### config.mk
export PLATFORM = sky130hd
export DESIGN_NAME = fifo_wr_arb
export DESIGN_NICKNAME = d
export VERILOG_FILES = /design/src/rtl/fifo_wr_arb.sv
export SDC_FILE = /design/constraint.sdc
export NUM_CORES = 1
export LEC_CHECK = 0
export CAP_MARGIN = 10
export CORE_MARGIN = 4
export CORE_UTILIZATION = 28
export DETAILED_ROUTE_END_ITERATION = 10
export PLACE_DENSITY_LB_ADDON = 0.2
export SLEW_MARGIN = 20
export SYNTH_ARGS = -nofsm -noshare
export SYNTH_HDL_FRONTEND = slang
export SYNTH_SLANG_ARGS = --single-unit
### constraint.sdc
create_clock -name clk -period 2.06 [get_ports clk]
set_input_delay 0.309 -clock clk [delete_from_list [all_inputs] [get_ports clk]]
set_output_delay 0.309 -clock clk [all_outputs]
set_load 0.02 [all_outputs]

○ ○ ○

◆ Work instruction
Make an exact copy of all the lines above.

◆ Answer to this task
### config.mk
export PLATFORM = sky130hd
export DESIGN_NAME = fifo_wr_arb
export DESIGN_NICKNAME = d
export VERILOG_FILES = /design/src/rtl/fifo_wr_arb.sv
export SDC_FILE = /design/constraint.sdc
export NUM_CORES = 1
export LEC_CHECK = 0
export CAP_MARGIN = 10
export CORE_MARGIN = 4
export CORE_UTILIZATION = 28
export DETAILED_ROUTE_END_ITERATION = 10
export PLACE_DENSITY_LB_ADDON = 0.2
export SLEW_MARGIN = 20
export SYNTH_ARGS = -nofsm -noshare
export SYNTH_HDL_FRONTEND = slang
export SYNTH_SLANG_ARGS = --single-unit
### constraint.sdc
create_clock -name clk -period 2.06 [get_ports clk]
set_input_delay 0.309 -clock clk [delete_from_list [all_inputs] [get_ports clk]]
set_output_delay 0.309 -clock clk [all_outputs]
set_load 0.02 [all_outputs]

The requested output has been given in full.